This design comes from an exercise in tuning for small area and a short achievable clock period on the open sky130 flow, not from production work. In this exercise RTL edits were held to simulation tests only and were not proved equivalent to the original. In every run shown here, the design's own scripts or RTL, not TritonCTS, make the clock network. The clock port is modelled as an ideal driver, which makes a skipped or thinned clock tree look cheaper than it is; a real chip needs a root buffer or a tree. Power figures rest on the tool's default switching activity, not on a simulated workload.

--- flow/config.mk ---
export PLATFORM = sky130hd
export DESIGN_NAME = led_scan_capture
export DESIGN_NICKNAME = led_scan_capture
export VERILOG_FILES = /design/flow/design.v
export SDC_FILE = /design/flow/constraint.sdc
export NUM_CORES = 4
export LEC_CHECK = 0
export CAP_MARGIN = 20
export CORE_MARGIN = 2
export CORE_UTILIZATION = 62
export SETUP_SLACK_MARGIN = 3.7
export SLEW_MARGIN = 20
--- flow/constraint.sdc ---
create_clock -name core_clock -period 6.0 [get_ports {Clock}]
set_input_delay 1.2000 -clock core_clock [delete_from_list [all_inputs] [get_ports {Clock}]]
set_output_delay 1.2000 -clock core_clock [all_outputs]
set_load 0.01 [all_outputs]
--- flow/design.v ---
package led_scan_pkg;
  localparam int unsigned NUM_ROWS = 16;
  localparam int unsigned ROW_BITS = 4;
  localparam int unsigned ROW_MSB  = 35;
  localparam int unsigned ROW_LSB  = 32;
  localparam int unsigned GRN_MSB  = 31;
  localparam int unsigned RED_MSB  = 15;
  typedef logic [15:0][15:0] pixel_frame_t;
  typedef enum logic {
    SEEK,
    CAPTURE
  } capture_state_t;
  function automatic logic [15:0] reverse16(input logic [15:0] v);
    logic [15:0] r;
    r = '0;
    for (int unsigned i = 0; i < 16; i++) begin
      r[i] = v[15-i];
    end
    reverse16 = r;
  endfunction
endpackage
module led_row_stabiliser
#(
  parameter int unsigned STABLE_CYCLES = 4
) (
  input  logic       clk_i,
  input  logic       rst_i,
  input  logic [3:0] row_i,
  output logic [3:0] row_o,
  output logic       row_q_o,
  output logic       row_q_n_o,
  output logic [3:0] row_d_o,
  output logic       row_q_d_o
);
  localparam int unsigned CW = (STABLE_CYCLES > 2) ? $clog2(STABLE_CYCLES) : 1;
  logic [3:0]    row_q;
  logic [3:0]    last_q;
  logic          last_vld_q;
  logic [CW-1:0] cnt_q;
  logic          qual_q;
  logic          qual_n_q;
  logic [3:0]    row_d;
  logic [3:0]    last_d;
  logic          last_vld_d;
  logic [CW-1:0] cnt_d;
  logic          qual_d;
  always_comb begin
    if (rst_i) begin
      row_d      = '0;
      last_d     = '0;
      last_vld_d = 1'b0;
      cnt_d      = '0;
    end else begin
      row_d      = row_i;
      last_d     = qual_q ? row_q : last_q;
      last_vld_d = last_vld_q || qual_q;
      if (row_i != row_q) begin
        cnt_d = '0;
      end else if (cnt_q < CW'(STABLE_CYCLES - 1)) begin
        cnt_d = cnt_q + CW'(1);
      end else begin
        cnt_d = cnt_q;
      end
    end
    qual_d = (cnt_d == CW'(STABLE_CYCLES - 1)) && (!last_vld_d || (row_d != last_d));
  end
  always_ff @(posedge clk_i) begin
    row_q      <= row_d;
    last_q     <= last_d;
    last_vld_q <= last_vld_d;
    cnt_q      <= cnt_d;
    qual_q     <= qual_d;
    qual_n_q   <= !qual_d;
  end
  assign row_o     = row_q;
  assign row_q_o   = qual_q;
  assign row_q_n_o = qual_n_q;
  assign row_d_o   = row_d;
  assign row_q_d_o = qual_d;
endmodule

****************

Using the entries above, repeat only the lines from the one containing "package led_scan_pkg;" through the one containing "reverse16 = r;", end lines included.

package led_scan_pkg;
  localparam int unsigned NUM_ROWS = 16;
  localparam int unsigned ROW_BITS = 4;
  localparam int unsigned ROW_MSB  = 35;
  localparam int unsigned ROW_LSB  = 32;
  localparam int unsigned GRN_MSB  = 31;
  localparam int unsigned RED_MSB  = 15;
  typedef logic [15:0][15:0] pixel_frame_t;
  typedef enum logic {
    SEEK,
    CAPTURE
  } capture_state_t;
  function automatic logic [15:0] reverse16(input logic [15:0] v);
    logic [15:0] r;
    r = '0;
    for (int unsigned i = 0; i < 16; i++) begin
      r[i] = v[15-i];
    end
    reverse16 = r;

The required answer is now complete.